Fig 4 C & F) does the 00:00 time point indicate the time when the cells were plated? In the earlier experiments, cells were allowed to adhere for 4-6 hours before treatment for 16-18 hours. Do TNTs form within 30 min of plating?

Also, minor point, but C is in hh:mm:ss time stamp, but F is hh:mm time stamp. Since all of the timepoints in C end it 00 sec it would be good to make C/F consistent as hh:mm (or hh:mm:ss)

Also, after 30 min, CK-666 is added and the extended protrusions form shortly after. For the control quantified in d and g, was DMSO added at the 30 min mark? It would be nice too see the control images as well. The force from the flow of added liquid could cause morphological changes

In Fig 4 C,F) It would be helpful to have these fluorescent images merged with a brightfield image so we can see the outline of the TNTs and where these fluorescent proteins are localized in the cell.

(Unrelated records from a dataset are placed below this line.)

--- src/rtl/riscv_lsu_align.sv ---
// Byte-lane steering: store byte-enable/write-data replication and load
// lane extraction with sign or zero extension.
module riscv_lsu_align
  import riscv_lsu_pkg::*;
(
  input  logic [2:0]  st_size_i,
  input  logic [1:0]  st_off_i,
  input  logic [31:0] st_data_i,
  input  logic [2:0]  ld_size_i,
  input  logic [1:0]  ld_off_i,
  input  logic [31:0] rdata_i,
  output logic [3:0]  be_o,
  output logic [31:0] wdata_o,
  output logic [31:0] ldata_o
);

  logic [7:0]  byte_sel;
  logic [15:0] half_sel;

  assign byte_sel = rdata_i[{ld_off_i, 3'b000} +: 8];
  assign half_sel = rdata_i[{ld_off_i[1], 4'b0000} +: 16];

  // Loads drive the same enable pattern as a store of that size.
  always_comb begin
    be_o    = 4'b0000;
    wdata_o = st_data_i;
    case (st_size_i)
      LDST_B, LDST_BU: begin
        be_o    = 4'b0001 << st_off_i;
        wdata_o = {4{st_data_i[7:0]}};
      end
      LDST_H, LDST_HU: begin
        be_o    = 4'b0011 << st_off_i;
        wdata_o = {2{st_data_i[15:0]}};
      end
      LDST_W:  be_o = 4'b1111;
      default: be_o = 4'b0000;
    endcase
  end

  always_comb begin
    ldata_o = 32'h0;
    case (ld_size_i)
      LDST_B:  ldata_o = {{24{byte_sel[7]}}, byte_sel};
      LDST_BU: ldata_o = {24'h0, byte_sel};
      LDST_H:  ldata_o = {{16{half_sel[15]}}, half_sel};
      LDST_HU: ldata_o = {16'h0, half_sel};
      LDST_W:  ldata_o = rdata_i;
      default: ldata_o = 32'h0;
    endcase
  end

endmodule

--- src/rtl/riscv_lsu.sv ---
// Load/store controller: one memory transaction per instruction, stalling the
// core until the grant (stores) or read data (loads) arrives, with a timeout.
module riscv_lsu
  import riscv_lsu_pkg::*;
#(
  parameter int unsigned TIMEOUT_CYCLES = LSU_TIMEOUT_CYCLES,
  parameter int unsigned TO_W           = 8
) (
  input  logic        clk_i,
  input  logic        arstn_i,
  input  logic        lsu_req_i,
  input  logic        lsu_we_i,
  input  logic [2:0]  lsu_size_i,
  input  logic [31:0] lsu_addr_i,
  input  logic [31:0] lsu_data_i,
  output logic [31:0] lsu_data_o,
  output logic        lsu_stall_req_o,
  output logic        lsu_misaligned_o,
  output logic        lsu_err_o,
  output logic        mem_req_o,
  output logic        mem_we_o,
  output logic [3:0]  mem_be_o,
  output logic [31:0] mem_addr_o,
  output logic [31:0] mem_wdata_o,
  input  logic        mem_gnt_i,
  input  logic        mem_rvalid_i,
  input  logic [31:0] mem_rdata_i
);

  lsu_state_e      state_q, state_d;
  logic [TO_W-1:0] cnt_q, cnt_d;
  logic [31:0]     data_q, data_d;
  logic            err_q, err_d;
  logic [1:0]      off_q;
  logic [2:0]      size_q;
  logic            we_q;

  logic            size_bad, accept, timeout;
  logic [3:0]      be;
  logic [31:0]     wdata, ldata;

  always_comb begin
    size_bad = 1'b0;
    case (lsu_size_i)
      LDST_B, LDST_BU: size_bad = 1'b0;
      LDST_H, LDST_HU: size_bad = lsu_addr_i[0];
      LDST_W:          size_bad = |lsu_addr_i[1:0];
      default:         size_bad = 1'b1;
    endcase
  end

  assign accept  = (state_q == S_IDLE) && lsu_req_i && !size_bad;
  assign timeout = (cnt_q == TO_W'(TIMEOUT_CYCLES - 1));

  riscv_lsu_align u_align (
    .st_size_i (lsu_size_i),
    .st_off_i  (lsu_addr_i[1:0]),
    .st_data_i (lsu_data_i),
    .ld_size_i (size_q),
    .ld_off_i  (off_q),
    .rdata_i   (mem_rdata_i),
    .be_o      (be),
    .wdata_o   (wdata),
    .ldata_o   (ldata)
  );

  always_comb begin
    state_d = state_q;
    cnt_d   = cnt_q;
    data_d  = data_q;
    err_d   = 1'b0;
    case (state_q)
      S_IDLE: begin
        if (accept) begin
          cnt_d = '0;
          if (!mem_gnt_i)    state_d = S_REQ;
          else if (lsu_we_i) state_d = S_DONE;
          else               state_d = S_WAIT;
        end
      end
      S_REQ: begin
        if (mem_gnt_i) begin
          cnt_d   = '0;
          state_d = we_q ? S_DONE : S_WAIT;
        end else if (timeout) begin
          err_d   = 1'b1;
          data_d  = 32'h0;
          state_d = S_DONE;
        end else begin
          cnt_d = cnt_q + 1'b1;
        end
      end
      S_WAIT: begin
        if (mem_rvalid_i) begin
          data_d  = ldata;
          state_d = S_DONE;
        end else if (timeout) begin
          err_d   = 1'b1;
          data_d  = 32'h0;
          state_d = S_DONE;
        end else begin
          cnt_d = cnt_q + 1'b1;
        end
      end
      default: state_d = S_IDLE;
    endcase
  end

  always_ff @(posedge clk_i or negedge arstn_i) begin
    if (!arstn_i) begin
      state_q <= S_IDLE;
      cnt_q   <= '0;
      data_q  <= 32'h0;
      err_q   <= 1'b0;
    end else begin
      state_q <= state_d;
      cnt_q   <= cnt_d;
      data_q  <= data_d;
      err_q   <= err_d;
    end
  end

  // Issue registers steer load extraction after the request phase.
  always_ff @(posedge clk_i) begin
    if (accept) begin
      off_q  <= lsu_addr_i[1:0];
      size_q <= lsu_size_i;
      we_q   <= lsu_we_i;
    end
  end

  // Combinational outputs are forced low while reset is asserted.
  assign lsu_misaligned_o = arstn_i && lsu_req_i && size_bad;
  assign mem_req_o        = arstn_i && (accept || state_q == S_REQ);
  assign lsu_stall_req_o  = arstn_i && (accept || state_q == S_REQ || state_q == S_WAIT);
  assign mem_we_o         = arstn_i && lsu_we_i;
  assign mem_be_o         = arstn_i ? be : 4'b0000;
  assign mem_addr_o       = arstn_i ? {lsu_addr_i[31:2], 2'b00} : 32'h0;
  assign mem_wdata_o      = arstn_i ? wdata : 32'h0;
  assign lsu_data_o       = data_q;
  assign lsu_err_o        = err_q;

endmodule

--- config.mk ---
export PLATFORM = sky130hd
export DESIGN_NAME = riscv_lsu
export DESIGN_NICKNAME = d
export VERILOG_FILES = /design/src/rtl/riscv_lsu_pkg.sv /design/src/rtl/riscv_lsu_align.sv /design/src/rtl/riscv_lsu.sv
export SDC_FILE = /design/constraint.sdc
export NUM_CORES = 1
export LEC_CHECK = 0
export ABC_CLOCK_PERIOD_IN_PS = 1950
export BUFFER_PORTS_ARGS = -buffer_cell sky130_fd_sc_hd__buf_2
export CORE_UTILIZATION = 30
export DETAILED_ROUTE_END_ITERATION = 8
export PLACE_DENSITY = 0.6
export SETUP_SLACK_MARGIN = 0.2
export SLEW_MARGIN = 20
export SYNTH_ARGS = -nofsm -noshare
export SYNTH_HDL_FRONTEND = slang
export SYNTH_SLANG_ARGS = --single-unit
export TNS_END_PERCENT = 30
--- constraint.sdc ---
create_clock -name clk_i -period 1.95 [get_ports clk_i]
set_input_delay 0.39 -clock clk_i [delete_from_list [all_inputs] [get_ports clk_i]]
set_output_delay 0.39 -clock clk_i [all_outputs]
set_load 0.01 [all_outputs]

It would be helpful to include a heat map gradient/scale/legend under subpanels in C. It took me a while to realize that it was a heat map LUT and not a blue marker and a magenta marker.

If I understand correctly, the figure shows that IPSp53 and Eps8 interact and localize to these extension, but not that they are responsible for forming the longer protrustions, right? The figure text suggests they are responsible which isn't shown until Fig 5

Will a TNT fuse to another cell's TNT or will it attach directly to the membrane?

Would it be possible to develop a similar pipeline that uses alphafold to predict protein-drug interactions? Meaning I have a chemical structure and I want to determine which proteins it might bind to in a species.